#### Entries taken from a collection
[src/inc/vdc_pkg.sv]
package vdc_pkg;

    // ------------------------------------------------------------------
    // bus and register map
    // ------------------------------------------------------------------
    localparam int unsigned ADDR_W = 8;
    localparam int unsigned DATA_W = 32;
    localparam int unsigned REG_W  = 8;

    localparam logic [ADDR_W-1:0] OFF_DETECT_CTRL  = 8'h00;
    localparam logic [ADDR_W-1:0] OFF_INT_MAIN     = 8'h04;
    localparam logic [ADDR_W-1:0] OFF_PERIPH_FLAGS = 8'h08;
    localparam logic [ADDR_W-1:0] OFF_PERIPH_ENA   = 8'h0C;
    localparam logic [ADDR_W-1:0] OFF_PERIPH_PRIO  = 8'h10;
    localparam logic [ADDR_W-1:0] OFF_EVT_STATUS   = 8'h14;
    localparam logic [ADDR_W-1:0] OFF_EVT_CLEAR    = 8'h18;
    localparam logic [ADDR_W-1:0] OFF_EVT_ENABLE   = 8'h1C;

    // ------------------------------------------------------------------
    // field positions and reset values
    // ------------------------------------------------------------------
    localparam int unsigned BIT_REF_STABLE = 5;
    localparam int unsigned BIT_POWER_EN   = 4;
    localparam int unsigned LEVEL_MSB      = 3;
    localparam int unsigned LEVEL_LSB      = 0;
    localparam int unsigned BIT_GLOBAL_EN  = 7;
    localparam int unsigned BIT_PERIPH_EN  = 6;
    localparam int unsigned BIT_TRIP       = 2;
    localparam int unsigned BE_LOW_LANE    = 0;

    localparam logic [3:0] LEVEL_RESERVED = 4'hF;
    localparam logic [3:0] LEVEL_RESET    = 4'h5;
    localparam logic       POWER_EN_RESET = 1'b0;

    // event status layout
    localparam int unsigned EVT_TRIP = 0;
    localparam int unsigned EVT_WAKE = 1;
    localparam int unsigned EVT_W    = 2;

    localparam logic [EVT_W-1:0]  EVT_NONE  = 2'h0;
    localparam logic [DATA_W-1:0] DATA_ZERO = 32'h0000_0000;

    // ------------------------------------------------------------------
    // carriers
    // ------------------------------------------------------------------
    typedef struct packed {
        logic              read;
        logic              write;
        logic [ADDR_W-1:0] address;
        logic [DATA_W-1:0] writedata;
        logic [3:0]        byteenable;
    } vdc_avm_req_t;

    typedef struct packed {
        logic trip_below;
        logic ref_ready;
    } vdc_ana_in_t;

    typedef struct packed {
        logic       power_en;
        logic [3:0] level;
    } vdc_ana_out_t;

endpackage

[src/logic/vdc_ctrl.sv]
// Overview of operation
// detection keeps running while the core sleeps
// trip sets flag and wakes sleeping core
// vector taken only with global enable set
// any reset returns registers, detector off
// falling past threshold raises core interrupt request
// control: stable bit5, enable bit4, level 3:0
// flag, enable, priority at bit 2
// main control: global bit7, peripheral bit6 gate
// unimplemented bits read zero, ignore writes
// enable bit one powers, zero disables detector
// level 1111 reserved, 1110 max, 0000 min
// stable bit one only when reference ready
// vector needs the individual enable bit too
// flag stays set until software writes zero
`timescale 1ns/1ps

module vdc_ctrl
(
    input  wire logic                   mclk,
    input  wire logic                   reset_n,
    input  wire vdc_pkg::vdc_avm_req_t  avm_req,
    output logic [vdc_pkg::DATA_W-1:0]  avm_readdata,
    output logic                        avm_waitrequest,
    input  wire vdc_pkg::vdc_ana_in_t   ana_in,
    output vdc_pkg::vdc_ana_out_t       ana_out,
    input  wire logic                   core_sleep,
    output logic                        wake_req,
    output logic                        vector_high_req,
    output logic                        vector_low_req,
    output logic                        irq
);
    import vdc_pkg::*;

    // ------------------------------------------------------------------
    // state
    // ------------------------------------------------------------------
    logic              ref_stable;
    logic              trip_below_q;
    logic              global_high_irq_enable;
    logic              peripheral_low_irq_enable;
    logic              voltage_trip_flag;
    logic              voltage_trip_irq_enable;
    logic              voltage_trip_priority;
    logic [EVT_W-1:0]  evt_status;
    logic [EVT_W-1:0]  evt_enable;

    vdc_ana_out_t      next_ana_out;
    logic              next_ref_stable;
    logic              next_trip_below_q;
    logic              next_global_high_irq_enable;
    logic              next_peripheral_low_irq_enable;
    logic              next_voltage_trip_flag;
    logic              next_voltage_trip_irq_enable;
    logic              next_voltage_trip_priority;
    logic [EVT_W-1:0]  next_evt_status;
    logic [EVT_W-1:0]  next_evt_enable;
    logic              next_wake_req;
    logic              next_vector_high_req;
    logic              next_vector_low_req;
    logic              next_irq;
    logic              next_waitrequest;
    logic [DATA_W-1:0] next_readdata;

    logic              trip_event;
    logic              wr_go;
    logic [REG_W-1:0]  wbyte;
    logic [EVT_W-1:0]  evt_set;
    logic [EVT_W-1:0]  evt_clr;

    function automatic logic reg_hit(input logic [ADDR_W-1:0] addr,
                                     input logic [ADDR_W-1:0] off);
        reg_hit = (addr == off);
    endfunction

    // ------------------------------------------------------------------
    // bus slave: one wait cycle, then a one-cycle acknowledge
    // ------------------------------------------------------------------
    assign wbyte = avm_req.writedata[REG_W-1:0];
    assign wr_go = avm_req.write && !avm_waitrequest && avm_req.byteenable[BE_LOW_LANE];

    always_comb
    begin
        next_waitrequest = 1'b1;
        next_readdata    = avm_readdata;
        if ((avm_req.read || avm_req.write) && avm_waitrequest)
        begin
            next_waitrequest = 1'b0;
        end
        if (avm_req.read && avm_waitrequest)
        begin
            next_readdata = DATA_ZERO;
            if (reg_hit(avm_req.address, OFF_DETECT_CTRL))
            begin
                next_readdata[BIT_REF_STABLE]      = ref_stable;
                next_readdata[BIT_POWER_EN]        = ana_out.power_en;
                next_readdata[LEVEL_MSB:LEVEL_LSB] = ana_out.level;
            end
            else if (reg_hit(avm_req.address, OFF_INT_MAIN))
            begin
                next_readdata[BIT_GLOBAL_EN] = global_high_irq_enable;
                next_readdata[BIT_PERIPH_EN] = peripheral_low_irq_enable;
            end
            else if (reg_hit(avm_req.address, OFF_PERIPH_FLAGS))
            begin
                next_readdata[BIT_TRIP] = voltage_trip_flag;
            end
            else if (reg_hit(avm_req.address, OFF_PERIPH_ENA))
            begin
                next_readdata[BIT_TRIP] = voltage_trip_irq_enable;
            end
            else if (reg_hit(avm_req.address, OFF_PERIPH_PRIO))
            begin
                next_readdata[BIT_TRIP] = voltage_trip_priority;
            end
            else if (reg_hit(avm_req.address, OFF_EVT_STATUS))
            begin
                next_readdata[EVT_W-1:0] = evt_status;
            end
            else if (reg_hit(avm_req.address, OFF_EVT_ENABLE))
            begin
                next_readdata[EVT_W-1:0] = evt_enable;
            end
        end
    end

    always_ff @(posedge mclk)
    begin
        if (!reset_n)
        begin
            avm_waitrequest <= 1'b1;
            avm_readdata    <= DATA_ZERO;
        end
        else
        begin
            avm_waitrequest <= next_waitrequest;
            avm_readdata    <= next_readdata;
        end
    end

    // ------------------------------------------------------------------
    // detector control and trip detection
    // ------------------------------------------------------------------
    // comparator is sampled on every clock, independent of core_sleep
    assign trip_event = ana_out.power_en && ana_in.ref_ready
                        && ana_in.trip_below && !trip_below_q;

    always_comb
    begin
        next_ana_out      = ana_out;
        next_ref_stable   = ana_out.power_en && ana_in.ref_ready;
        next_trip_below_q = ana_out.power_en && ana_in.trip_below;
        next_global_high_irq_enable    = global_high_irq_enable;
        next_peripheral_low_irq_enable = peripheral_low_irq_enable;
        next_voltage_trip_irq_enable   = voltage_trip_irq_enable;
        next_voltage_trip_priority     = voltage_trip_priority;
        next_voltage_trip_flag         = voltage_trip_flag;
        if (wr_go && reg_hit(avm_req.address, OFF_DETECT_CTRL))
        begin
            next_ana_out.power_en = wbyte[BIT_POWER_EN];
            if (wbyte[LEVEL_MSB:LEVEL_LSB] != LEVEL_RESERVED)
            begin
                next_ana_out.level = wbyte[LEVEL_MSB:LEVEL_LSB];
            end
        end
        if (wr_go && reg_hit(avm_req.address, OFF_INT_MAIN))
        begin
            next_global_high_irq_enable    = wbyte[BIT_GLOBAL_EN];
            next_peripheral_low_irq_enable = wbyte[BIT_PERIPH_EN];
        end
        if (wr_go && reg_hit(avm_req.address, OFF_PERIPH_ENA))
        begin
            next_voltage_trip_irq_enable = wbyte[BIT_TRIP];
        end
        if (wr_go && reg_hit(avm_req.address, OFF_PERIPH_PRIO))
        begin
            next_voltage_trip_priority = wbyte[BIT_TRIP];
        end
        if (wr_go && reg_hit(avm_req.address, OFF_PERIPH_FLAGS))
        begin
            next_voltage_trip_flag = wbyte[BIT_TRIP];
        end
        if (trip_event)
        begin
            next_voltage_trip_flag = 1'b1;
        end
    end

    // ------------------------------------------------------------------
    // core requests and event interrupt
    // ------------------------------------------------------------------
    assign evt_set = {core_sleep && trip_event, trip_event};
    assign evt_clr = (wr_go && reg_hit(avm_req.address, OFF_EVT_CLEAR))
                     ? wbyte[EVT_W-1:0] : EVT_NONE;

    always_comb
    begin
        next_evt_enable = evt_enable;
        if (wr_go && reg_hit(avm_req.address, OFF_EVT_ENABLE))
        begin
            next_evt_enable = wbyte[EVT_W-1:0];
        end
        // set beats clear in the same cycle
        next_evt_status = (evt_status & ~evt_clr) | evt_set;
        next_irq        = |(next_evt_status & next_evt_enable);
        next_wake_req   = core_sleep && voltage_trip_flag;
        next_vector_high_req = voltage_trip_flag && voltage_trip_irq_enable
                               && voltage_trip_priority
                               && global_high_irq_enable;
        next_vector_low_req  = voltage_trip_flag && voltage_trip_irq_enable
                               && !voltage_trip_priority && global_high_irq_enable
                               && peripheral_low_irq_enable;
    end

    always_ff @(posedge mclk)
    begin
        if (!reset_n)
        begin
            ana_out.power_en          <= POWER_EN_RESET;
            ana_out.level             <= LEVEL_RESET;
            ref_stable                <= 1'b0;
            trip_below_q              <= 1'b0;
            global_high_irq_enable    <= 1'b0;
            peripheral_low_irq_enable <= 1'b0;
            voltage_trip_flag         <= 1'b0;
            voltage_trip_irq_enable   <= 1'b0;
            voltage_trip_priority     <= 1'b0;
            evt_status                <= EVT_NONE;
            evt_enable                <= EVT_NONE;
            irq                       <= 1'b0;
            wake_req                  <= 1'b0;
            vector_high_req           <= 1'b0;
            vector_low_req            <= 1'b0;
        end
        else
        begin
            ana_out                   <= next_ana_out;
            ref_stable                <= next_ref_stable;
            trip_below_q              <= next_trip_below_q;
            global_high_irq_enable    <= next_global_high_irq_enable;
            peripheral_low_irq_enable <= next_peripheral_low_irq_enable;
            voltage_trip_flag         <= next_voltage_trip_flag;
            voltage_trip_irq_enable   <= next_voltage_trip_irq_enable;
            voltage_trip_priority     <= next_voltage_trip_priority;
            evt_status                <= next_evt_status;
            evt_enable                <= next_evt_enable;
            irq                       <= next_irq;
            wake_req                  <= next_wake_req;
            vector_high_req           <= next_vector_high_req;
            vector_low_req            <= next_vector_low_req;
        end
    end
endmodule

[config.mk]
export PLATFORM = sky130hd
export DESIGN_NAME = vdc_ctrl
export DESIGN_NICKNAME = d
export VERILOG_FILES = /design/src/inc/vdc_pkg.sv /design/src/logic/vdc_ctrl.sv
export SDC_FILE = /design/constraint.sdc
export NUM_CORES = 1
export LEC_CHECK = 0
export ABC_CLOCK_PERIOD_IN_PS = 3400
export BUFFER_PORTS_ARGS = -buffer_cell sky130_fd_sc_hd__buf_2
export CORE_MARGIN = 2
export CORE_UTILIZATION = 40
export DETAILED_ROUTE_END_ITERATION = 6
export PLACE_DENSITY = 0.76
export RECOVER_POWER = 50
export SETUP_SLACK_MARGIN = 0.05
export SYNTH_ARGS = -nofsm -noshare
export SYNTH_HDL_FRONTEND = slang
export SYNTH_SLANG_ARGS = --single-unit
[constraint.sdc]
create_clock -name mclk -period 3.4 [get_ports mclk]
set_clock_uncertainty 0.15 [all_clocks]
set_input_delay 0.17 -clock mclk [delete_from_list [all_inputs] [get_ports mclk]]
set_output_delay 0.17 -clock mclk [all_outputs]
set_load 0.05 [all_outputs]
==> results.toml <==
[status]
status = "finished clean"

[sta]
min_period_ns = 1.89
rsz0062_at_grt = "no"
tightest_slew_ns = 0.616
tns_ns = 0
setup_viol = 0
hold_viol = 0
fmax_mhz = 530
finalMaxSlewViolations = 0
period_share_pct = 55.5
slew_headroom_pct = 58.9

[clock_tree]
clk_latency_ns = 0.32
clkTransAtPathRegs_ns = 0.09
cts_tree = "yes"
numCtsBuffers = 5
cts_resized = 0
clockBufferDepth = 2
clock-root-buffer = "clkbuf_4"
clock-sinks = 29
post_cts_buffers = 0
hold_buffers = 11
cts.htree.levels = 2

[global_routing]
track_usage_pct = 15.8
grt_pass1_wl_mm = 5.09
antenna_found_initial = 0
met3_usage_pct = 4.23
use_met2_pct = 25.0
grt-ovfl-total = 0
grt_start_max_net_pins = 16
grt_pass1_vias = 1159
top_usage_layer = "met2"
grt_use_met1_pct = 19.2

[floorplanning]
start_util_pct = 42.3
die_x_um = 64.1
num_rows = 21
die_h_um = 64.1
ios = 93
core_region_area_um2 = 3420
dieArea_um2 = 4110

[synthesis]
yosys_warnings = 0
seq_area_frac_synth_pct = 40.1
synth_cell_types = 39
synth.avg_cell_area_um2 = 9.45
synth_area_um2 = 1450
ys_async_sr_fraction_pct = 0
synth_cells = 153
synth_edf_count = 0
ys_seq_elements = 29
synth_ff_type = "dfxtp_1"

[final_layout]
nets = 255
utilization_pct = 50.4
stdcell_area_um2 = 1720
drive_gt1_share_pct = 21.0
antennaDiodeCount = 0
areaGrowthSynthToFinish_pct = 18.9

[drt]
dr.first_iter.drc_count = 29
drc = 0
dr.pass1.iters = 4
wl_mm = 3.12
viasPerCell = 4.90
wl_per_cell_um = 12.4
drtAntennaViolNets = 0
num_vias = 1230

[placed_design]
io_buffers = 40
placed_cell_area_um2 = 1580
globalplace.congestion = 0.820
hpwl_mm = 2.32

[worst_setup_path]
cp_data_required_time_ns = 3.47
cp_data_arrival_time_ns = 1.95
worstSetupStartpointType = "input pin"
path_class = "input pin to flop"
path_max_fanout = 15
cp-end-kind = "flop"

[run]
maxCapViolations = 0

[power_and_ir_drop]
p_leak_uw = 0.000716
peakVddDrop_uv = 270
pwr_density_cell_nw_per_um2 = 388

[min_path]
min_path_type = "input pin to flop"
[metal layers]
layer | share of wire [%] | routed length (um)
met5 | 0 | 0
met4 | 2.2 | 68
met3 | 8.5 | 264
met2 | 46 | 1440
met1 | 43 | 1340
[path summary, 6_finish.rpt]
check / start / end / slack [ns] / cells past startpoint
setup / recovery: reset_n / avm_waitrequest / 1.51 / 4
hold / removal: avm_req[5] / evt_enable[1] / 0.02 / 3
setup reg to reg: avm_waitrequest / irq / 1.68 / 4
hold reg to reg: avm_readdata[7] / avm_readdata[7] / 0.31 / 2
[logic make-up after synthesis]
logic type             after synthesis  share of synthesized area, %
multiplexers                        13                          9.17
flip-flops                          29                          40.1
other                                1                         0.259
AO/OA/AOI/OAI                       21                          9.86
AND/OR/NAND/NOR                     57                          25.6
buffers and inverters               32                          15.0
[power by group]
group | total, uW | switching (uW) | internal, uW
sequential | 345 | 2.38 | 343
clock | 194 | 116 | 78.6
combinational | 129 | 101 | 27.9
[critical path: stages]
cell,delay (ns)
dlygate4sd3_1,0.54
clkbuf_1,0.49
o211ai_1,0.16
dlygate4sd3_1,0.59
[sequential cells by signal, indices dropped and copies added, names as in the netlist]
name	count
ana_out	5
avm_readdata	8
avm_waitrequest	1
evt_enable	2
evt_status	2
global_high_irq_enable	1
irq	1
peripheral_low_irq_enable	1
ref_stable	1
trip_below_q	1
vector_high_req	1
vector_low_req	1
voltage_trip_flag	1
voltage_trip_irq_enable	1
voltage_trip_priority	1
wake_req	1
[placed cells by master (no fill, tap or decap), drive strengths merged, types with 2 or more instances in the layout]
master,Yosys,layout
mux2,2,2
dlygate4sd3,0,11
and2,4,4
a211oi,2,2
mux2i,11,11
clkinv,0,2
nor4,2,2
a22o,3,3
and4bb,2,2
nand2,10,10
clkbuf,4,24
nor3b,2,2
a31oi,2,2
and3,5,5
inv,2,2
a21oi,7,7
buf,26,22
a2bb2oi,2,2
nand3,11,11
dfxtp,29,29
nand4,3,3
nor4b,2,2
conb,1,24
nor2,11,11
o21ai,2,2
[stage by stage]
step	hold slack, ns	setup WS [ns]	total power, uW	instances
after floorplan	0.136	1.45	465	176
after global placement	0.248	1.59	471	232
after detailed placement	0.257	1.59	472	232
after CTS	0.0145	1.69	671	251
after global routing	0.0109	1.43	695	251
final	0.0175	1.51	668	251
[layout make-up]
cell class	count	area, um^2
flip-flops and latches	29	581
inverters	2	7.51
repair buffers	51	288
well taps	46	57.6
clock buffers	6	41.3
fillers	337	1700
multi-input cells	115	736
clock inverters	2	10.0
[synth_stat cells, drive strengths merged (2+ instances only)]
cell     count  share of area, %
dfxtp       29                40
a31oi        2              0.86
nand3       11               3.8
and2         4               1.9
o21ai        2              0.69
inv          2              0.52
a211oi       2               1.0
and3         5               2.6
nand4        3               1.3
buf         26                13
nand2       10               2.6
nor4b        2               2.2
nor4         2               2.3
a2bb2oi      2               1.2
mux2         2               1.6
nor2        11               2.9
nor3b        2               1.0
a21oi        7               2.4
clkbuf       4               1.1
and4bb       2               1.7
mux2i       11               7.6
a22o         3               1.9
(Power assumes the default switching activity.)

#### REQUIRED WORK
Please give back, exactly as it stands above, the stretch from the line with "set_clock_uncertainty 0.15 [all_clocks]" through the line with "met4 | 2.2 | 68", and no line outside it.

#### ANSWER AREA
set_clock_uncertainty 0.15 [all_clocks]
set_input_delay 0.17 -clock mclk [delete_from_list [all_inputs] [get_ports mclk]]
set_output_delay 0.17 -clock mclk [all_outputs]
set_load 0.05 [all_outputs]
==> results.toml <==
[status]
status = "finished clean"

[sta]
min_period_ns = 1.89
rsz0062_at_grt = "no"
tightest_slew_ns = 0.616
tns_ns = 0
setup_viol = 0
hold_viol = 0
fmax_mhz = 530
finalMaxSlewViolations = 0
period_share_pct = 55.5
slew_headroom_pct = 58.9

[clock_tree]
clk_latency_ns = 0.32
clkTransAtPathRegs_ns = 0.09
cts_tree = "yes"
numCtsBuffers = 5
cts_resized = 0
clockBufferDepth = 2
clock-root-buffer = "clkbuf_4"
clock-sinks = 29
post_cts_buffers = 0
hold_buffers = 11
cts.htree.levels = 2

[global_routing]
track_usage_pct = 15.8
grt_pass1_wl_mm = 5.09
antenna_found_initial = 0
met3_usage_pct = 4.23
use_met2_pct = 25.0
grt-ovfl-total = 0
grt_start_max_net_pins = 16
grt_pass1_vias = 1159
top_usage_layer = "met2"
grt_use_met1_pct = 19.2

[floorplanning]
start_util_pct = 42.3
die_x_um = 64.1
num_rows = 21
die_h_um = 64.1
ios = 93
core_region_area_um2 = 3420
dieArea_um2 = 4110

[synthesis]
yosys_warnings = 0
seq_area_frac_synth_pct = 40.1
synth_cell_types = 39
synth.avg_cell_area_um2 = 9.45
synth_area_um2 = 1450
ys_async_sr_fraction_pct = 0
synth_cells = 153
synth_edf_count = 0
ys_seq_elements = 29
synth_ff_type = "dfxtp_1"

[final_layout]
nets = 255
utilization_pct = 50.4
stdcell_area_um2 = 1720
drive_gt1_share_pct = 21.0
antennaDiodeCount = 0
areaGrowthSynthToFinish_pct = 18.9

[drt]
dr.first_iter.drc_count = 29
drc = 0
dr.pass1.iters = 4
wl_mm = 3.12
viasPerCell = 4.90
wl_per_cell_um = 12.4
drtAntennaViolNets = 0
num_vias = 1230

[placed_design]
io_buffers = 40
placed_cell_area_um2 = 1580
globalplace.congestion = 0.820
hpwl_mm = 2.32

[worst_setup_path]
cp_data_required_time_ns = 3.47
cp_data_arrival_time_ns = 1.95
worstSetupStartpointType = "input pin"
path_class = "input pin to flop"
path_max_fanout = 15
cp-end-kind = "flop"

[run]
maxCapViolations = 0

[power_and_ir_drop]
p_leak_uw = 0.000716
peakVddDrop_uv = 270
pwr_density_cell_nw_per_um2 = 388

[min_path]
min_path_type = "input pin to flop"
[metal layers]
layer | share of wire [%] | routed length (um)
met5 | 0 | 0
met4 | 2.2 | 68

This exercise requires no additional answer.